===== config.mk =====
export PLATFORM = sky130hd
export DESIGN_NAME = bnn_neuron_unit
export DESIGN_NICKNAME = d
export VERILOG_FILES = /design/src/rtl/bnn_pkg.sv /design/src/rtl/bnn_group_popcount.sv /design/src/rtl/bnn_count_sum.sv /design/src/rtl/bnn_dot_sign.sv /design/src/rtl/bnn_scale_mul.sv /design/src/rtl/bnn_neuron_unit.sv
export SDC_FILE = /design/constraint.sdc
export NUM_CORES = 1
export LEC_CHECK = 0
export BUFFER_PORTS_ARGS = -buffer_cell sky130_fd_sc_hd__buf_2
export CAP_MARGIN = 20
export CORE_ASPECT_RATIO = 0.7
export CORE_MARGIN = 3
export CORE_UTILIZATION = 60
export CTS_CLUSTER_SIZE = 20
export DETAILED_ROUTE_END_ITERATION = 6
export PLACE_DENSITY = 0.87
export RECOVER_POWER = 50
export SLEW_MARGIN = 20
export SYNTH_ARGS = -nofsm -noshare
export SYNTH_HDL_FRONTEND = slang
export SYNTH_HIERARCHICAL = 1
export SYNTH_SLANG_ARGS = --single-unit

===== constraint.sdc =====
create_clock -name clk -period 11 [get_ports clk]
set_input_delay 3.3 -clock clk [delete_from_list [all_inputs] [get_ports clk]]
set_output_delay 3.3 -clock clk [all_outputs]
set_load 0.02 [all_outputs]

===== src/rtl/bnn_pkg.sv =====
package bnn_pkg;

    // Bits needed to hold a count from 0 to n inclusive.
    function automatic int count_width(input int n);
        return $clog2(n + 1);
    endfunction

    // Number of groups needed to cover n bits in slices of g bits.
    function automatic int group_count(input int n, input int g);
        return (n + g - 1) / g;
    endfunction

endpackage


===== src/rtl/bnn_group_popcount.sv =====
module bnn_group_popcount #(
    parameter int GROUP_W = 16,
    localparam int GC_W   = bnn_pkg::count_width(GROUP_W)
) (
    input  logic [GROUP_W-1:0] act,
    input  logic [GROUP_W-1:0] wgt,
    output logic [GC_W-1:0]    agree_cnt
);

    logic [GROUP_W-1:0] agree;

    always_comb begin
        // Binary product: 1 where the two bits agree.
        agree     = ~(act ^ wgt);
        agree_cnt = '0;
        for (int i = 0; i < GROUP_W; i++) begin
            agree_cnt = agree_cnt + GC_W'(agree[i]);
        end
    end

endmodule


===== src/rtl/bnn_count_sum.sv =====
module bnn_count_sum #(
    parameter int NUM_G = 4,
    parameter int GC_W  = 5,
    parameter int CNT_W = 7
) (
    input  logic [NUM_G*GC_W-1:0] group_cnts,
    output logic [CNT_W-1:0]      total
);

    always_comb begin
        total = '0;
        for (int g = 0; g < NUM_G; g++) begin
            total = total + CNT_W'(group_cnts[g*GC_W +: GC_W]);
        end
    end

endmodule


===== src/rtl/bnn_dot_sign.sv =====
module bnn_dot_sign #(
    parameter int N     = 64,
    parameter int CNT_W = 7,
    localparam int DOT_W = CNT_W + 1
) (
    input  logic [CNT_W-1:0] agree_total,
    output logic [DOT_W-1:0] dot,
    output logic             sign_bit
);

    always_comb begin
        // 2*count - N, modulo 2^DOT_W, exact because |dot| <= N < 2^(DOT_W-1).
        dot      = {agree_total, 1'b0} - DOT_W'(N);
        // Sign rule: zero maps to +1.
        sign_bit = ~dot[DOT_W-1];
    end

endmodule


===== src/rtl/bnn_scale_mul.sv =====
module bnn_scale_mul #(
    parameter int DOT_W   = 8,
    parameter int ALPHA_W = 8,
    localparam int PROD_W = DOT_W + ALPHA_W
) (
    input  logic [DOT_W-1:0]   dot,
    input  logic [ALPHA_W-1:0] alpha,
    output logic [PROD_W-1:0]  prod
);

    logic [PROD_W-1:0] dot_ext;
    logic [PROD_W-1:0] alpha_ext;

    always_comb begin
        // Sign-extend the dot, zero-extend the scale; the low PROD_W bits of
        // the product are the exact two's complement result.
        dot_ext   = {{ALPHA_W{dot[DOT_W-1]}}, dot};
        alpha_ext = {{DOT_W{1'b0}}, alpha};
        prod      = dot_ext * alpha_ext;
    end

endmodule


===== src/rtl/bnn_neuron_unit.sv =====
module bnn_neuron_unit #(
    parameter int N       = 64,
    parameter int ALPHA_W = 8,
    parameter int GROUP_W = 16,
    localparam int CNT_W  = bnn_pkg::count_width(N),
    localparam int DOT_W  = CNT_W + 1,
    localparam int PROD_W = DOT_W + ALPHA_W
) (
    input  logic               clk,
    input  logic               rst,
    input  logic               in_valid,
    output logic               in_ready,
    input  logic [N-1:0]       in_act,
    input  logic [N-1:0]       in_wgt,
    input  logic [ALPHA_W-1:0] in_alpha,
    output logic               out_valid,
    input  logic               out_ready,
    output logic [DOT_W-1:0]   out_dot,
    output logic [PROD_W-1:0]  out_scaled,
    output logic               out_bit
);

    localparam int NUM_G = bnn_pkg::group_count(N, GROUP_W);
    localparam int GC_W  = bnn_pkg::count_width(GROUP_W);
    localparam int PAD_N = NUM_G * GROUP_W;

    typedef struct packed {
        logic                    v;
        logic [ALPHA_W-1:0]      alpha;
        logic [NUM_G*GC_W-1:0]   cnts;
    } st_grp_t;

    typedef struct packed {
        logic                    v;
        logic [ALPHA_W-1:0]      alpha;
        logic [CNT_W-1:0]        cnt;
    } st_sum_t;

    typedef struct packed {
        logic                    v;
        logic [ALPHA_W-1:0]      alpha;
        logic [DOT_W-1:0]        dot;
        logic                    sgn;
    } st_dot_t;

    typedef struct packed {
        logic                    v;
        logic [DOT_W-1:0]        dot;
        logic [PROD_W-1:0]       prod;
        logic                    sgn;
    } st_out_t;

    typedef struct packed {
        st_grp_t s1;
        st_sum_t s2;
        st_dot_t s3;
        st_out_t s4;
    } pipe_t;

    pipe_t pipe_d;
    pipe_t pipe_q;

    logic [PAD_N-1:0]      act_pad;
    logic [PAD_N-1:0]      wgt_pad;
    logic [NUM_G*GC_W-1:0] grp_cnt;
    logic [CNT_W-1:0]      sum_cnt;
    logic [DOT_W-1:0]      dot_val;
    logic                  dot_sgn;
    logic [PROD_W-1:0]     prod_val;
    logic                  advance;

    // Pad a partial last group with act=0, wgt=1 so padding never agrees.
    if (PAD_N > N) begin : g_pad
        assign act_pad = {{(PAD_N-N){1'b0}}, in_act};
        assign wgt_pad = {{(PAD_N-N){1'b1}}, in_wgt};
    end else begin : g_nopad
        assign act_pad = in_act;
        assign wgt_pad = in_wgt;
    end

    for (genvar g = 0; g < NUM_G; g++) begin : g_grp
        bnn_group_popcount #(
            .GROUP_W (GROUP_W)
        ) u_grp (
            .act       (act_pad[g*GROUP_W +: GROUP_W]),
            .wgt       (wgt_pad[g*GROUP_W +: GROUP_W]),
            .agree_cnt (grp_cnt[g*GC_W +: GC_W])
        );
    end

    bnn_count_sum #(
        .NUM_G (NUM_G),
        .GC_W  (GC_W),
        .CNT_W (CNT_W)
    ) u_sum (
        .group_cnts (pipe_q.s1.cnts),
        .total      (sum_cnt)
    );

    bnn_dot_sign #(
        .N     (N),
        .CNT_W (CNT_W)
    ) u_dot (
        .agree_total (pipe_q.s2.cnt),
        .dot         (dot_val),
        .sign_bit    (dot_sgn)
    );

    bnn_scale_mul #(
        .DOT_W   (DOT_W),
        .ALPHA_W (ALPHA_W)
    ) u_mul (
        .dot   (pipe_q.s3.dot),
        .alpha (pipe_q.s3.alpha),
        .prod  (prod_val)
    );

    // Whole pipeline moves unless a finished result is being held.
    assign advance = ~(pipe_q.s4.v & ~out_ready);

    always_comb begin
        pipe_d = pipe_q;
        if (advance) begin
            pipe_d.s1.v     = in_valid;
            pipe_d.s1.alpha = in_alpha;
            pipe_d.s1.cnts  = grp_cnt;

            pipe_d.s2.v     = pipe_q.s1.v;
            pipe_d.s2.alpha = pipe_q.s1.alpha;
            pipe_d.s2.cnt   = sum_cnt;

            pipe_d.s3.v     = pipe_q.s2.v;
            pipe_d.s3.alpha = pipe_q.s2.alpha;
            pipe_d.s3.dot   = dot_val;
            pipe_d.s3.sgn   = dot_sgn;

            pipe_d.s4.v     = pipe_q.s3.v;
            pipe_d.s4.dot   = pipe_q.s3.dot;
            pipe_d.s4.prod  = prod_val;
            pipe_d.s4.sgn   = pipe_q.s3.sgn;
        end
        if (rst) begin
            pipe_d.s1.v = 1'b0;
            pipe_d.s2.v = 1'b0;
            pipe_d.s3.v = 1'b0;
            pipe_d.s4.v = 1'b0;
        end
    end

    always_ff @(posedge clk) begin
        pipe_q <= pipe_d;
    end

    assign in_ready   = advance;
    assign out_valid  = pipe_q.s4.v;
    assign out_dot    = pipe_q.s4.dot;
    assign out_scaled = pipe_q.s4.prod;
    assign out_bit    = pipe_q.s4.sgn;

endmodule


==> metrics.log <==
[metrics] crit path kind: in2out
[metrics] starting density of the core: 63.16%
[metrics] core area: 12060 sq um
[metrics] Max Fanout on Critical Path: 5
[metrics] Distinct cells, synth: 43
[metrics] Cells after Synth: 640
[metrics] DRC violation count after routing: 0
[metrics] Sink Count: 89
[metrics] most frequent cells in the layout: 139 x sky130_fd_sc_hd__buf_2, 133 x sky130_fd_sc_hd__inv_1, 87 x sky130_fd_sc_hd__fa_1, 85 x sky130_fd_sc_hd__edfxtp_1
[metrics] TritonCTS clock tree: done
[metrics] required time at the worst-slack endpoint: 7700 ps
[metrics] most frequent standard cell in the layout excluding fill and tap cells: sky130_fd_sc_hd__buf_2
[metrics] IO buf count: 166
[metrics] depth of the worst register-to-register path: 14
[metrics] Post-layout nets: 1080
[metrics] GRT Util Overall: 21.11%
[metrics] level count of the clock H-tree: 3
[metrics] violated checks: capacitance limit, slew limit
[metrics] mean number of vias per cell: 5.091
[metrics] length of the first detailed-routing pass in iterations: 4
[metrics] number of antenna violations at the first check in global routing: 0
[metrics] Top-Level Pins: 167
[metrics] Hold Path Cell Cnt: 0
[metrics] latest clock arrival within the worst-skew pair: 340 ps
[metrics] type of destination of the critical path: primary output
[metrics] Iteration-0 DRC Markers: 247
[metrics] Critical Path AT: 3980 ps
[metrics] CTS resizes: 0
[metrics] first-pass GRT wire length: 23.53 mm
[metrics] register clock-pin slew on the reported worst setup and hold paths: 60 ps
[metrics] MaxCap Viol Count: 1
[metrics] routability congestion estimate from global placement: 0.8058
[metrics] count of buffers added by post-CTS timing repair for setup: 0
[metrics] routing layer with the top usage in global route: met2
[metrics] wire length per cell after detailed routing: 14.98 um
[metrics] number of endpoints with negative hold slack in the final report: 0
[metrics] multi-input combinational cell area: 4235 sq um
[metrics] cells taking the most area after synthesis: sky130_fd_sc_hd__edfxtp_1 34%, sky130_fd_sc_hd__fa_1 23%, sky130_fd_sc_hd__ha_1 11%, sky130_fd_sc_hd__xnor2_1 7.6%, sky130_fd_sc_hd__inv_1 6.6%
[metrics] setup-violating endpoint count in the final report: 0
[metrics] Routed Antenna Nets: 0
[metrics] fraction of layout instances using a drive strength above 1: 21.09%
[metrics] clock tree buffer depth: 2
[metrics] buffer cell driving the clock tree root: sky130_fd_sc_hd__clkbuf_16
[metrics] Final Cycle Share: 66.21%
[metrics] met2 capacity usage during global routing: 40.48%
[metrics] cell accounting for the most synthesized area: sky130_fd_sc_hd__edfxtp_1
[metrics] Synth Register Bits: 89
[metrics] total length of routed wires: 14.21 mm
[metrics] Final Skew: 5.231 ps
[metrics] die area: 14100 sq um
[metrics] maximum number of pins on one net before global-route repair: 87
[metrics] Sequential Area: 2633 sq um
[metrics] Synth-to-Final Area Change: 14.26%
[metrics] antenna cell count: 0
[metrics] die width: 140.7 um
[metrics] time the worst path needs with I/O delays and setup: 7283 ps
[metrics] # hold bufs at CTS: 0
[metrics] global-route met1 utilization: 23.09%
[metrics] Warnings, synthesis: 6
[metrics] max frequency: 0.1373 GHz
[metrics] total via count after detailed routing: 4831
[metrics] grt ovf: 0
[metrics] Synthesized Nets: 933
[metrics] Slew Limit Headroom: -194.2%
[metrics] Fillers: 823
[metrics] worst slew pin tran: 4413 ps
[metrics] TritonCTS buffer count: 9
[metrics] status: finished, violations left
[metrics] unrepaired setup endpoints after global routing: no
[metrics] fraction of post-synthesis cell area in the top cell type by area: 33.52%
[metrics] DIE HEIGHT: 100.3 um
[metrics] half-perimeter wire length of the detailed placement result: 11.59 mm
[metrics] sequential-to-total area share from yosys stat: 34.57%
[metrics] type of origin of the critical path: input port
[metrics] average cell area after synthesis: 11.90 sq um
[metrics] class of the worst hold path: reg2reg
[metrics] post-route setup TNS: 0 ps
[metrics] Final Max Slew Viols: 87
[metrics] met3 usage in global routing: 4.762%
[metrics] number of rows in the core area: 33
[metrics] vias in the first global route: 5359
[metrics] cell area after synthesis: 7615 sq um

━━━━━━━━━━

__AIM OF THE TASK__
A line in the material may hold the string "parameter". Report how many do, and write only the number.

__RESULT BELOW__
11